In an Audio for Cinema presentation at AES on Thursday morning, re-recording mixer Tom Fleischman illustrated some of the differences between film and episodic television sound mixing by showing clips from his work on a single project: the Martin Scorsese television series Boardwalk Empire. The first episode of the high-profile HBO series had a two-hour runtime and a postproduction schedule similar to that of a feature film, while subsequent episodes were posted in a television-standard five days.
Fleischman summarized the role of the rerecording mixer as a bit of a magic act. He is responsible for combining all of the sound elements that make up the soundtrack—dialogue, music and sound effects—but he has to do it invisibly so that no one in the audience even knows he was there.
“What we’re doing is telling a story,” Fleischman said. “The whole idea of preparing a final track for the film is to make it completely transparent.
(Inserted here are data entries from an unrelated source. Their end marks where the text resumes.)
===== config.mk =====
export PLATFORM = sky130hd
export DESIGN_NAME = fetch_group_feeder
export DESIGN_NICKNAME = d
export VERILOG_FILES = /design/src/rtl/cpu_defs.sv /design/src/rtl/fetch_inflight_ring.sv /design/src/rtl/fetch_group_feeder.sv
export SDC_FILE = /design/constraint.sdc
export NUM_CORES = 1
export LEC_CHECK = 0
export CORE_MARGIN = 8
export CORE_UTILIZATION = 46
export DETAILED_ROUTE_END_ITERATION = 7
export PLACE_DENSITY = 0.76
export SLEW_MARGIN = 20
export SYNTH_ARGS = -nofsm -noshare
export SYNTH_HDL_FRONTEND = slang
export SYNTH_HIERARCHICAL = 1
export SYNTH_SLANG_ARGS = --single-unit

===== constraint.sdc =====
create_clock -name clk -period 4.3 [get_ports clk]
set_clock_uncertainty 0.05 [all_clocks]
set_input_delay 0.645 -clock clk [delete_from_list [all_inputs] [get_ports clk]]
set_output_delay 0.645 -clock clk [all_outputs]
set_load 0.005 [all_outputs]

===== src/rtl/cpu_defs.sv =====
// Shared fetch-path types and constants.
// Slot layout for the in-flight fetch ring.
package cpu_defs;

    localparam int FETCH_CHANNEL    = 4;
    localparam int FETCH_DATA_WIDTH = 32;
    localparam int FETCH_OFF_W      = $clog2(FETCH_CHANNEL);
    localparam int GROUP_BYTES      = FETCH_CHANNEL * 4;

    localparam logic [31:0] DEFAULT_RESET_PC = 32'hbfc00000;

    typedef enum logic [1:0] {
        SLOT_FREE,
        SLOT_WAIT,
        SLOT_FULL
    } fetch_slot_state_t;

    typedef struct packed {
        fetch_slot_state_t                           state;
        logic [FETCH_OFF_W-1:0]                      offset;
        logic [FETCH_CHANNEL*FETCH_DATA_WIDTH-1:0]   data;
    } fetch_slot_t;

endpackage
I do not want anyone in the audience thinking about the sound in any way.” Fleischman said of the two-hour Boardwalk Empire pilot, which was directed by Martin Scorsese and edited by Thelma Schoonmaker, “They really treated it like one of their feature films.” He continued, “Generally on a network TV show, you might have two or three days to mix a 42or 45-minute episode. On Boardwalk Empire, we took four weeks on the pilot. And then every episode after that, we had four days to mix, a fifth day for playback, and if we were lucky I would get a sixth day to do the M&E track,” a version with music and effects but no dialogue that’s used for international distribution.
The challenge, he said, stems from the fact that “you can’t use the same kind of workflow [as on a feature] on an episodic show like this where you need to turn over an episode every week. It’s got to get done. It’s going on the air, there’s a hard deadline. There’s no time for subtlety.”
A re-recording mixer has to cut some corners to get his work done in the compressed time frame of episodic television, but he has to figure out the right corners to cut that won’t affect dialogue intelligibility or pull the audience out of the story. “The main goal is to make it seem as natural as possible to the audience. I don’t want anyone thinking about what a great job I did. I don’t want them to think that I did a job at all.”
He added, “I don’t want people saying, oh, what a great soundtrack that is. No, I want them to say, what a great movie that is!”